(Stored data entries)
== Segment start ==

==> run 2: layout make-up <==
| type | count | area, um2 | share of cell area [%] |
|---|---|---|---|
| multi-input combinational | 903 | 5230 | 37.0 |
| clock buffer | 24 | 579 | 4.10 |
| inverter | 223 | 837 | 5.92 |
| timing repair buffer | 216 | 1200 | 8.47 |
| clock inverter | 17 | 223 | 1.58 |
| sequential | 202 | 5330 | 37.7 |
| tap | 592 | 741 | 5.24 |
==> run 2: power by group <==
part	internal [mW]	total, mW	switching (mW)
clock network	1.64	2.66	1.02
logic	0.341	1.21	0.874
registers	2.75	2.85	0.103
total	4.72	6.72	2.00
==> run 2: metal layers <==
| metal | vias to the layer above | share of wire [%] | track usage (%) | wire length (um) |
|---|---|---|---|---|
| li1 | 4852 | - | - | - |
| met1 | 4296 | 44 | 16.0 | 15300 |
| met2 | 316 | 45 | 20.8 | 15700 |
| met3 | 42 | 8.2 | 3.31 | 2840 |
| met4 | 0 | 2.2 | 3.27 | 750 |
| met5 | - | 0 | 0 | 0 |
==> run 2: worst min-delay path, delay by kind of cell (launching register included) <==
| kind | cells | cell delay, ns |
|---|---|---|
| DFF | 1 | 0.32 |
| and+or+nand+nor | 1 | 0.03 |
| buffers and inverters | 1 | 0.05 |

== Segment end ==

* Your objective:
Output the data in full, exactly as it stands.

* Task output:
==> run 2: layout make-up <==
| type | count | area, um2 | share of cell area [%] |
|---|---|---|---|
| multi-input combinational | 903 | 5230 | 37.0 |
| clock buffer | 24 | 579 | 4.10 |
| inverter | 223 | 837 | 5.92 |
| timing repair buffer | 216 | 1200 | 8.47 |
| clock inverter | 17 | 223 | 1.58 |
| sequential | 202 | 5330 | 37.7 |
| tap | 592 | 741 | 5.24 |
==> run 2: power by group <==
part	internal [mW]	total, mW	switching (mW)
clock network	1.64	2.66	1.02
logic	0.341	1.21	0.874
registers	2.75	2.85	0.103
total	4.72	6.72	2.00
==> run 2: metal layers <==
| metal | vias to the layer above | share of wire [%] | track usage (%) | wire length (um) |
|---|---|---|---|---|
| li1 | 4852 | - | - | - |
| met1 | 4296 | 44 | 16.0 | 15300 |
| met2 | 316 | 45 | 20.8 | 15700 |
| met3 | 42 | 8.2 | 3.31 | 2840 |
| met4 | 0 | 2.2 | 3.27 | 750 |
| met5 | - | 0 | 0 | 0 |
==> run 2: worst min-delay path, delay by kind of cell (launching register included) <==
| kind | cells | cell delay, ns |
|---|---|---|
| DFF | 1 | 0.32 |
| and+or+nand+nor | 1 | 0.03 |
| buffers and inverters | 1 | 0.05 |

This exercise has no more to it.